The thing is, Good Boy is not funny -- despite your expectations, it's not trying to be -- and it turns out, there's a reason horror movies are not made with dogs as their main characters.
But first, the thing I'm talking about in the subject of this post.
After a pinot noir at the pop-up wine bar hosted by Penfolds, I reported to cinema 1 at ACMI (Australian Centre for the Moving Image) for my second movie, which started at 9:45.
And noticed something straight away that was portentous: the opening MIFF ads, which I get to know well during the festival and just saw for the first time at Sex, had closed captioning with them.
Had they had closed captioning in my previous film? I didn't think so. I would have remembered that.
And sure enough, when Good Boy started, the closed captioning continued.
I was vaguely aware that certain MIFF sessions are tailored to hearing impaired individuals, but I had never yet attended one. It was not something I'd thought I had to check, before now.
And though I'd just watched a movie with text on its screen throughout the run time, it's not the same when the text is mandatory for you to understand the film. And it's quite detrimental when you're watching the sort of film that relies on its mood to scare you, yet is constantly breaking that mood by telling you that ominous music is currently playing.
I tried to ignore the text. I really did. But you know your eye is constantly drawn down to it. Even though I should know a) I understand the words being spoken on screen, and b) if there are no words being spoken, it's just music or noises that I can hear perfectly well with my own ears, it's still difficult not to check that text with some regularity. (And I checked often enough to notice some sloppy typos, such as when the word "echoes" was written as "echose.")
Do I think this really impacted my enjoyment of the film?
Not really. I think the film impacted my enjoyment of the film.
I should start, though, by saying the dog is awesome.
The golden retriever in this film may be one of the best dog actors I have ever seen.
I understand, of course, that a dog cannot really give a performance, so I guess I'm saying that his trainers are amazing in what they are able to coax from him. This dog had a different facial expression for every moment. The amount of time he spent looking concerned in slightly different ways ... well I just hope they didn't have to really torment this poor dog, though I suppose there had to be some of that. You can't tell a dog to act stressed, so you actually have to stress him out, and let's just hope you do it responsibly.
But seriously. If this movie had relied only on the performance of the dog, it might have been great.
But the human actors -- whose faces you never see clearly -- are not good, and their dialogue is quite poor. Plus, this thing drags, big time.
As soon as you realize this movie is not a joke -- or if so, a very subtle joke with almost nothing constructed as traditional humor -- it becomes a waiting game for you to start to be scared.
And you wait. And you wait. And you wait.
I'm sorry, but as much as dogs are awesome, it must just not be possible to feel a large amount of fear for what's about to befall a dog. Maybe we can't relate to it enough, since feeling scared in a horror movie relies on a certain amount of empathy with the characters. Plus the fact that you know the dog is going to survive the movie, because of course he is.

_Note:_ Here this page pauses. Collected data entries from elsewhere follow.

### config.mk
export PLATFORM = sky130hd
export DESIGN_NAME = fpd_div
export DESIGN_NICKNAME = d
export VERILOG_FILES = /design/src/rtl/fpd_pkg.sv /design/src/rtl/fpd_div.sv
export SDC_FILE = /design/constraint.sdc
export NUM_CORES = 1
export LEC_CHECK = 0
export BUFFER_PORTS_ARGS = -buffer_cell sky130_fd_sc_hd__buf_2
export CORE_MARGIN = 8
export CORE_UTILIZATION = 60
export DETAILED_ROUTE_END_ITERATION = 6
export MAX_ROUTING_LAYER = met4
export PLACE_DENSITY = 0.76
export SYNTH_ARGS = -nofsm -noshare
export SYNTH_HDL_FRONTEND = slang
export SYNTH_SLANG_ARGS = --single-unit
### constraint.sdc
create_clock -name i_clk -period 3.4 [get_ports i_clk]
set_input_delay 0.51 -clock i_clk [delete_from_list [all_inputs] [get_ports i_clk]]
set_output_delay 0.51 -clock i_clk [all_outputs]
set_load 0.01 [all_outputs]
### src/rtl/fpd_pkg.sv
// Shared constants and types for the fuzzy PD controller.
// No dependencies; used by fuzzy_pd_controller and fpd_div.
package fpd_pkg;

    localparam int DATA_WIDTH_DEF = 16;
    localparam int REG_W          = 15;
    localparam int Q_SHIFT        = 16;
    localparam int MEM_W          = Q_SHIFT + 1;
    localparam int MIN_STRENGTH   = 6;

    localparam logic [REG_W-1:0] ERROR_RANGE_RST = 15'd8192;
    localparam logic [REG_W-1:0] RATE_RANGE_RST  = 15'd8192;
    localparam logic [REG_W-1:0] OUTPUT_MAX_RST  = 15'd16384;

    typedef enum logic [1:0] {
        CFG_ERROR_RANGE = 2'd0,
        CFG_RATE_RANGE  = 2'd1,
        CFG_OUTPUT_MAX  = 2'd2
    } t_cfg_idx;

endpackage
File: src/design/u8atc_queue.sv
// short queue of entries between front and back end
module u8atc_queue #(
    parameter int DEPTH = u8atc_pkg::QUEUE_DEPTH
) (
    input  logic              i_clk,
    input  logic              i_rst_n,
    input  logic              i_push,
    input  u8atc_pkg::t_entry i_entry,
    input  logic              i_pop,
    output logic              o_full,
    output u8atc_pkg::t_head  o_head
);
    import u8atc_pkg::*;

    localparam int PW = (DEPTH > 1) ? $clog2(DEPTH) : 1;
    localparam int CW = $clog2(DEPTH + 1);
    localparam logic [PW-1:0] PTR_LAST = PW'(DEPTH - 1);
    localparam logic [CW-1:0] CNT_FULL = CW'(DEPTH);

    t_entry        r_mem [DEPTH];
    logic [PW-1:0] r_wr, r_rd;
    logic [CW-1:0] r_cnt;
    logic          do_push, do_pop;

    assign o_full       = (r_cnt == CNT_FULL);
    assign o_head.valid = (r_cnt != '0);
    assign o_head.entry = r_mem[r_rd];
    assign do_push      = i_push && !o_full;
    assign do_pop       = i_pop && o_head.valid;

    always_ff @(posedge i_clk) begin
        if (do_push) begin
            r_mem[r_wr] <= i_entry;
        end
    end

    always_ff @(posedge i_clk) begin
        if (!i_rst_n) begin
            r_wr  <= '0;
            r_rd  <= '0;
            r_cnt <= '0;
        end else begin
            if (do_push) begin
                r_wr <= (r_wr == PTR_LAST) ? '0 : r_wr + 1'b1;
            end
            if (do_pop) begin
                r_rd <= (r_rd == PTR_LAST) ? '0 : r_rd + 1'b1;
            end
            case ({do_push, do_pop})
                2'b10:   r_cnt <= r_cnt + 1'b1;
                2'b01:   r_cnt <= r_cnt - 1'b1;
                default: r_cnt <= r_cnt;
            endcase
        end
    end

endmodule
$ cat src/fsg_cmd_queue.sv
`timescale 1ns / 1ps
module fsg_cmd_queue (
    input  logic          clk,
    input  logic          rst_n,
    input  logic          push,
    input  fsg_pkg::cmd_t push_data,
    input  logic          pop,
    output logic          full,
    output logic          not_empty,
    output fsg_pkg::cmd_t head
);
    import fsg_pkg::*;

    cmd_t       slot_reg [2];
    logic       wr_ptr_reg, wr_ptr_next, rd_ptr_reg, rd_ptr_next;
    logic [1:0] count_reg, count_next;

    always_comb
    begin
        wr_ptr_next = wr_ptr_reg ^ push;
        rd_ptr_next = rd_ptr_reg ^ pop;
        count_next  = count_reg + {1'b0, push} - {1'b0, pop};
    end

    always_ff @(posedge clk or negedge rst_n)
    begin
        if (!rst_n)
        begin
            wr_ptr_reg <= 1'b0;
            rd_ptr_reg <= 1'b0;
            count_reg  <= 2'd0;
        end
        else
        begin
            wr_ptr_reg <= wr_ptr_next;
            rd_ptr_reg <= rd_ptr_next;
            count_reg  <= count_next;
        end
    end

    always_ff @(posedge clk)
    begin
        if (push)
        begin
            slot_reg[wr_ptr_reg] <= push_data;
        end
    end

    assign full      = count_reg == 2'd2;
    assign not_empty = count_reg != 2'd0;
    assign head      = slot_reg[rd_ptr_reg];
endmodule

$ cat src/fsg_engine.sv
`timescale 1ns / 1ps
module fsg_engine (
    input  logic                     clk,
    input  logic                     rst_n,
    input  logic                     cmd_valid,
    input  fsg_pkg::cmd_t            cmd,
    output logic                     cmd_pop,
    input  logic [fsg_pkg::VcntW-1:0] vlim,
    input  logic [fsg_pkg::AcntW-1:0] alim,
    output logic                     res_strobe,
    output fsg_pkg::result_t         res,
    output logic                     idle
);
    import fsg_pkg::*;

    localparam logic [2:0] S_IDLE = 3'd0;
    localparam logic [2:0] S_HEAD = 3'd1;
    localparam logic [2:0] S_READ = 3'd2;
    localparam logic [2:0] S_WALK = 3'd3;
    localparam logic [2:0] S_DONE = 3'd4;
    localparam logic [2:0] S_EXAM = 3'd5;

    logic [AidW:0]     head_mem [MaxVertices];
    logic [VidW-1:0]   tgt_mem  [MaxArcs];
    logic [WeightW-1:0] wgt_mem [MaxArcs];
    logic [AidW:0]     link_mem [MaxArcs];
    logic [PayloadW-1:0] pay_mem [MaxVertices];

    logic [MaxVertices-1:0] head_vld_reg, head_vld_next;
    logic [2:0]        state_reg, state_next;
    cmd_t              cur_reg, cur_next;
    logic [VcntW-1:0]  vtot_reg, vtot_next;
    logic [AcntW-1:0]  atot_reg, atot_next;
    logic [AidW:0]     idx_reg, idx_next;
    logic [AcntW-1:0]  cnt_reg, cnt_next;
    logic [AidW:0]     head_q, link_q;
    logic [VidW-1:0]   tgt_q;
    logic [WeightW-1:0] wgt_q;
    logic [PayloadW-1:0] pay_q;
    logic              res_strobe_reg, res_strobe_next;
    result_t           res_reg, res_next;

    logic src_ok, dst_ok, walk_end, chain_end, is_read;
    logic pay_we, arc_we, head_we, wgt_we;
    logic [AidW-1:0] wgt_addr;
    logic [AidW:0] head_rd;

    assign src_ok   = {1'b0, cur_reg.from_vertex} < vtot_reg;
    assign dst_ok   = {1'b0, cur_reg.to_vertex} < vtot_reg;
    assign is_read  = cur_reg.operation == OP_READ_W;
    assign head_rd  = head_vld_reg[cur_reg.from_vertex] ? head_q : (AidW+1)'(MaxArcs);
    assign walk_end = !(link_q < atot_reg) || (cnt_reg + 1'b1 >= AcntW'(ResultCap));
    assign chain_end = !(link_q < atot_reg) || (cnt_reg + 1'b1 >= AcntW'(MaxArcs));
    assign cmd_pop  = (state_reg == S_IDLE) && cmd_valid;
    assign idle     = (state_reg == S_IDLE) && !res_strobe_reg;

    always_comb
    begin
        state_next      = state_reg;
        cur_next        = cur_reg;
        vtot_next       = vtot_reg;
        atot_next       = atot_reg;
        head_vld_next   = head_vld_reg;
        idx_next        = idx_reg;
        cnt_next        = cnt_reg;
        res_strobe_next = 1'b0;
        res_next        = '{status: ST_OK, neighbor_id: '0, weight_out: '0,
                            payload_out: '0, new_vertex_id: '0,
                            vertex_total: vtot_reg, last: 1'b1};
        pay_we   = 1'b0;
        arc_we   = 1'b0;
        head_we  = 1'b0;
        wgt_we   = 1'b0;
        wgt_addr = atot_reg[AidW-1:0];
        unique case (state_reg)
            S_IDLE:
            begin
                if (cmd_valid)
                begin
                    cur_next   = cmd;
                    state_next = S_HEAD;
                end
            end
            S_HEAD:
                // Wait for the registered head and payload reads.
                state_next = S_READ;
            S_READ:
            begin
                state_next      = S_DONE;
                res_strobe_next = 1'b1;
                idx_next        = head_rd;
                cnt_next        = '0;
                unique case (cur_reg.operation)
                    OP_CLEAR:
                    begin
                        vtot_next = '0;
                        atot_next = '0;
                        head_vld_next = '0;
                        res_next.vertex_total = '0;
                    end
                    OP_ADD_V:
                    begin
                        if (vtot_reg >= vlim)
                            res_next.status = ST_FULL;
                        else
                        begin
                            pay_we = 1'b1;
                            head_vld_next[vtot_reg[VidW-1:0]] = 1'b0;
                            vtot_next = vtot_reg + 1'b1;
                            res_next.new_vertex_id = vtot_reg[VidW-1:0];
                            res_next.vertex_total = vtot_reg + 1'b1;
                        end
                    end
                    OP_ADD_A:
                    begin
                        if (atot_reg >= alim)
                            res_next.status = ST_FULL;
                        else if (!src_ok || !dst_ok)
                            res_next.status = ST_BAD_ID;
                        else
                        begin
                            arc_we  = 1'b1;
                            wgt_we  = 1'b1;
                            head_we = 1'b1;
                            head_vld_next[cur_reg.from_vertex] = 1'b1;
                            atot_next = atot_reg + 1'b1;
                        end
                    end
                    OP_LIST:
                    begin
                        if (!src_ok)
                            res_next.status = ST_BAD_ID;
                        else if (!(head_rd < atot_reg))
                            res_next.status = ST_EMPTY;
                        else
                        begin
                            res_strobe_next = 1'b0;
                            state_next = S_WALK;
                        end
                    end
                    OP_READ_W, OP_WRITE_W:
                    begin
                        if (!src_ok || !dst_ok)
                        begin
                            res_next.status = ST_BAD_ID;
                            if (is_read)
                                res_next.weight_out = '1;
                        end
                        else if (!(head_rd < atot_reg))
                        begin
                            res_next.status = ST_NOT_FND;
                            if (is_read)
                                res_next.weight_out = '1;
                        end
                        else
                        begin
                            res_strobe_next = 1'b0;
                            state_next = S_WALK;
                        end
                    end
                    OP_READ_V:
                    begin
                        if (!src_ok)
                            res_next.status = ST_BAD_ID;
                        else
                            res_next.payload_out = pay_q;
                    end
                    default:
                    begin
                        res_strobe_next = 1'b0;
                        state_next = S_IDLE;
                    end
                endcase
            end
            S_WALK:
                // The arc at idx_reg is read this cycle; examine it next.
                state_next = S_EXAM;
            S_DONE:
                state_next = S_IDLE;
            S_EXAM:
            begin
                // One link of the chain per pass through S_WALK and S_EXAM.
                if (cur_reg.operation == OP_LIST)
                begin
                    res_strobe_next = 1'b1;
                    res_next.neighbor_id = tgt_q;
                    res_next.last = walk_end;
                    cnt_next = cnt_reg + 1'b1;
                    idx_next = link_q;
                    state_next = walk_end ? S_IDLE : S_WALK;
                end
                else if (tgt_q == cur_reg.to_vertex)
                begin
                    res_strobe_next = 1'b1;
                    if (is_read)
                        res_next.weight_out = wgt_q;
                    else
                    begin
                        wgt_we   = 1'b1;
                        wgt_addr = idx_reg[AidW-1:0];
                    end
                    state_next = S_IDLE;
                end
                else if (chain_end)
                begin
                    res_strobe_next = 1'b1;
                    res_next.status = ST_NOT_FND;
                    if (is_read)
                        res_next.weight_out = '1;
                    state_next = S_IDLE;
                end
                else
                begin
                    cnt_next = cnt_reg + 1'b1;
                    idx_next = link_q;
                    state_next = S_WALK;
                end
            end
            default:
                state_next = S_IDLE;
        endcase
    end

    always_ff @(posedge clk)
    begin
        head_q <= head_mem[cur_reg.from_vertex];
        pay_q  <= pay_mem[cur_reg.from_vertex];
        tgt_q  <= tgt_mem[idx_reg[AidW-1:0]];
        wgt_q  <= wgt_mem[idx_reg[AidW-1:0]];
        link_q <= link_mem[idx_reg[AidW-1:0]];
        if (pay_we)
            pay_mem[vtot_reg[VidW-1:0]] <= cur_reg.vertex_payload;
        if (arc_we)
        begin
            tgt_mem[atot_reg[AidW-1:0]]  <= cur_reg.to_vertex;
            link_mem[atot_reg[AidW-1:0]] <= head_rd;
        end
        if (wgt_we)
            wgt_mem[wgt_addr] <= cur_reg.arc_weight;
        if (head_we)
            head_mem[cur_reg.from_vertex] <= atot_reg;
        cur_reg <= cur_next;
        idx_reg <= idx_next;
        cnt_reg <= cnt_next;
        res_reg <= res_next;
    end

    always_ff @(posedge clk or negedge rst_n)
    begin
        if (!rst_n)
        begin
            state_reg      <= S_IDLE;
            vtot_reg       <= '0;
            atot_reg       <= '0;
            head_vld_reg   <= '0;
            res_strobe_reg <= 1'b0;
        end
        else
        begin
            state_reg      <= state_next;
            vtot_reg       <= vtot_next;
            atot_reg       <= atot_next;
            head_vld_reg   <= head_vld_next;
            res_strobe_reg <= res_strobe_next;
        end
    end

    assign res_strobe = res_strobe_reg;
    assign res        = res_reg;
endmodule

Because of the gimmick and because it is very difficult to have a dog carry a whole movie -- especially if it's not a talking dog -- the director feels he must move things along relatively slowly, just to get to something approaching feature length. (Maybe this should have been a short film.) But each scene meant to build tension just doesn't do it. Even with some okay horror imagery, we just don't get there, and I think it is actually a disappointment on our expectations to make a movie with this premise, and make it with a straight face. You are promising a horror comedy, and you are not delivering.
I'll be seeing a single MIFF movie on Sunday night, where I will be sure to eat a sensible meal beforehand.